# EXTRACTED ENTRIES:

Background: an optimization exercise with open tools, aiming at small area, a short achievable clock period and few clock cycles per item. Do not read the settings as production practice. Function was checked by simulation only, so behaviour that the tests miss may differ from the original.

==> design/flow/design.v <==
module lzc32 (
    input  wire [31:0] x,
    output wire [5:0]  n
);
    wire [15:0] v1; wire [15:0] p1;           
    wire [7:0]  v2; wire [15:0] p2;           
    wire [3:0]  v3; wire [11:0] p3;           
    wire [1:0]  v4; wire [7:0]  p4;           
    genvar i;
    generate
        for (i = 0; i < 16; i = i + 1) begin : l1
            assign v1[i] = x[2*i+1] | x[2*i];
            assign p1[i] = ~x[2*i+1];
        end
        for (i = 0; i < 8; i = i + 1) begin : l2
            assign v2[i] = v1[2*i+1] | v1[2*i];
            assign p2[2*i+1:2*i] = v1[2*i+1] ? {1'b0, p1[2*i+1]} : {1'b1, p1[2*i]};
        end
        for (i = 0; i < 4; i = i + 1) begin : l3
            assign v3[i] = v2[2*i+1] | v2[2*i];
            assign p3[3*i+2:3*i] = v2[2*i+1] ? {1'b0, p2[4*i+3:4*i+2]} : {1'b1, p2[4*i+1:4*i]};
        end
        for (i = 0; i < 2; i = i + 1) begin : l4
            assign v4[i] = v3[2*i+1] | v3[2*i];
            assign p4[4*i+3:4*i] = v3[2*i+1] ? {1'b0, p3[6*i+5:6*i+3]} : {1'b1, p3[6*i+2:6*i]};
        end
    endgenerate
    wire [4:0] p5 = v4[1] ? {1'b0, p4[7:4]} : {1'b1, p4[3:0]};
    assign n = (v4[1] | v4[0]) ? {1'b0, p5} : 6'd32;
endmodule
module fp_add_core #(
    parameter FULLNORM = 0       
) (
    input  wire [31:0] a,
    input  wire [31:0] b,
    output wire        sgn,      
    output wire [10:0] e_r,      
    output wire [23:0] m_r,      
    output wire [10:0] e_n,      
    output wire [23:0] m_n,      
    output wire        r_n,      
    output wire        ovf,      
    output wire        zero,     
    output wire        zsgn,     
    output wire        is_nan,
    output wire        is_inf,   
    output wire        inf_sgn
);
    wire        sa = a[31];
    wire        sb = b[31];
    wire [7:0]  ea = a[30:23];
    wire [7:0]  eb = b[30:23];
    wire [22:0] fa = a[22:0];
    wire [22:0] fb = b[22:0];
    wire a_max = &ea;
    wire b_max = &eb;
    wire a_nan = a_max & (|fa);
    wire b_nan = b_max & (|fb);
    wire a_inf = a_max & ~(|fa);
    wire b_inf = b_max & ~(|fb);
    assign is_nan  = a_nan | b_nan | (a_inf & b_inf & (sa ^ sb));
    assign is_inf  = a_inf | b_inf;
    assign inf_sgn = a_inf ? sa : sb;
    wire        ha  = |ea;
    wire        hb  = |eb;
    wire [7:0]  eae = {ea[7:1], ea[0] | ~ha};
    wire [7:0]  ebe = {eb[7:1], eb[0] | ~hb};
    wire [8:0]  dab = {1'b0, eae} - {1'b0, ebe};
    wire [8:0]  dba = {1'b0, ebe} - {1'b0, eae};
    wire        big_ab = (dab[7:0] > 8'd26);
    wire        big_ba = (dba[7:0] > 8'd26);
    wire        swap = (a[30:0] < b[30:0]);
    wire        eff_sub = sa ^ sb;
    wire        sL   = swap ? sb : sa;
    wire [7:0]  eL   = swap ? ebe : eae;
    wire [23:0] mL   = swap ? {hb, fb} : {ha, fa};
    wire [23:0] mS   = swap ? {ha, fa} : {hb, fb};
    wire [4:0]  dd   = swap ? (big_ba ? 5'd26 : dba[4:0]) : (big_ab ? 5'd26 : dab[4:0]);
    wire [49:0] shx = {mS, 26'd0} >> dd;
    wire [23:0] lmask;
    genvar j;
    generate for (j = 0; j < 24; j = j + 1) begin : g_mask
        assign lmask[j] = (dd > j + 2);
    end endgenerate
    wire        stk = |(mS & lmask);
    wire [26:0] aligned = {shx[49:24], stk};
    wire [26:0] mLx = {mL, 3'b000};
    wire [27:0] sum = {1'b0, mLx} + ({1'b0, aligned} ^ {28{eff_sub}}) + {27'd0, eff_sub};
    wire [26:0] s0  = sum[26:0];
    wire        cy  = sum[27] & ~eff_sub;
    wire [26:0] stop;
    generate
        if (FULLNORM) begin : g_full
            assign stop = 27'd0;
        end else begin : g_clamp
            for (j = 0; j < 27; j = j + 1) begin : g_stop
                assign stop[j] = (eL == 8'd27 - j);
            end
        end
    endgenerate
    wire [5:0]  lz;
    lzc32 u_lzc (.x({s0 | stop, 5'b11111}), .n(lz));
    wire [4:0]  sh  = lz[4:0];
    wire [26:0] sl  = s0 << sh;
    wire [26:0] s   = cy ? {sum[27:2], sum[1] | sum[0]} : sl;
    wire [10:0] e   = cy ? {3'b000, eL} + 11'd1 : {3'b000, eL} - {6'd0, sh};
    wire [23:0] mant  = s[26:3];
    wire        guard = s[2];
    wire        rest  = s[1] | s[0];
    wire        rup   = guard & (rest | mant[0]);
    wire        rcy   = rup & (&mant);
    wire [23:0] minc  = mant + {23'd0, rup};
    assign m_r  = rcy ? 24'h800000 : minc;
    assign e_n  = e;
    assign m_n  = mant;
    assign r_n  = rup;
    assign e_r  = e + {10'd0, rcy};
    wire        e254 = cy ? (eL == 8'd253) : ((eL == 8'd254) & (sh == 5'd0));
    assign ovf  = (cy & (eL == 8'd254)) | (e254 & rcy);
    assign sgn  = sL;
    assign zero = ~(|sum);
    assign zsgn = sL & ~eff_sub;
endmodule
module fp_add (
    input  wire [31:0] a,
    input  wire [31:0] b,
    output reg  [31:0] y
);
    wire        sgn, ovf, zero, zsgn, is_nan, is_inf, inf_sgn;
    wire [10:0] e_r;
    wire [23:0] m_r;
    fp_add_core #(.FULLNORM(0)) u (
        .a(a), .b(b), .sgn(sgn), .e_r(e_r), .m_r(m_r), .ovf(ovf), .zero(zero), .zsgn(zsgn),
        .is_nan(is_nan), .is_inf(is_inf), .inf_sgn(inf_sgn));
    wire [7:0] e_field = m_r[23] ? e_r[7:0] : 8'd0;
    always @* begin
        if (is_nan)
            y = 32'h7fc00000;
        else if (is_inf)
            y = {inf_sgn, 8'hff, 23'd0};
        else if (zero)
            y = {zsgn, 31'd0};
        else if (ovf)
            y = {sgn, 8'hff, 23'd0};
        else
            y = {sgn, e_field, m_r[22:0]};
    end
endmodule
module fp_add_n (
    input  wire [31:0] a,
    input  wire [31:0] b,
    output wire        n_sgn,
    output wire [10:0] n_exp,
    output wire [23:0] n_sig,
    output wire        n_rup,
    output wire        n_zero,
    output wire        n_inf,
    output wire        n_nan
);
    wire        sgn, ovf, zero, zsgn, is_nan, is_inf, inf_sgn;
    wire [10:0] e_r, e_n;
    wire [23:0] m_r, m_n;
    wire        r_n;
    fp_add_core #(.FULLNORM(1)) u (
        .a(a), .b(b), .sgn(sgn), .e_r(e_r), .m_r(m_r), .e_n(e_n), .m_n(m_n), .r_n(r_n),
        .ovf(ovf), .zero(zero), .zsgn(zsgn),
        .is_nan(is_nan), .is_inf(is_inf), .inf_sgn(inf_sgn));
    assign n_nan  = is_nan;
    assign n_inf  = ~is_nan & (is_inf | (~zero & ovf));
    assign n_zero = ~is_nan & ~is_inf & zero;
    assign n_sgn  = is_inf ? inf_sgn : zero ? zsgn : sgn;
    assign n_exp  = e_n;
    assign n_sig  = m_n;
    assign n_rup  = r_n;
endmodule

# PROBLEM DETAILS:
From the records above, copy only the lines starting with the line that holds "wire a_nan = a_max & (|fa);" and going on through the line that holds "wire [26:0] mLx", exactly as written.

# RESULT:
    wire a_nan = a_max & (|fa);
    wire b_nan = b_max & (|fb);
    wire a_inf = a_max & ~(|fa);
    wire b_inf = b_max & ~(|fb);
    assign is_nan  = a_nan | b_nan | (a_inf & b_inf & (sa ^ sb));
    assign is_inf  = a_inf | b_inf;
    assign inf_sgn = a_inf ? sa : sb;
    wire        ha  = |ea;
    wire        hb  = |eb;
    wire [7:0]  eae = {ea[7:1], ea[0] | ~ha};
    wire [7:0]  ebe = {eb[7:1], eb[0] | ~hb};
    wire [8:0]  dab = {1'b0, eae} - {1'b0, ebe};
    wire [8:0]  dba = {1'b0, ebe} - {1'b0, eae};
    wire        big_ab = (dab[7:0] > 8'd26);
    wire        big_ba = (dba[7:0] > 8'd26);
    wire        swap = (a[30:0] < b[30:0]);
    wire        eff_sub = sa ^ sb;
    wire        sL   = swap ? sb : sa;
    wire [7:0]  eL   = swap ? ebe : eae;
    wire [23:0] mL   = swap ? {hb, fb} : {ha, fa};
    wire [23:0] mS   = swap ? {ha, fa} : {hb, fb};
    wire [4:0]  dd   = swap ? (big_ba ? 5'd26 : dba[4:0]) : (big_ab ? 5'd26 : dab[4:0]);
    wire [49:0] shx = {mS, 26'd0} >> dd;
    wire [23:0] lmask;
    genvar j;
    generate for (j = 0; j < 24; j = j + 1) begin : g_mask
        assign lmask[j] = (dd > j + 2);
    end endgenerate
    wire        stk = |(mS & lmask);
    wire [26:0] aligned = {shx[49:24], stk};
    wire [26:0] mLx = {mL, 3'b000};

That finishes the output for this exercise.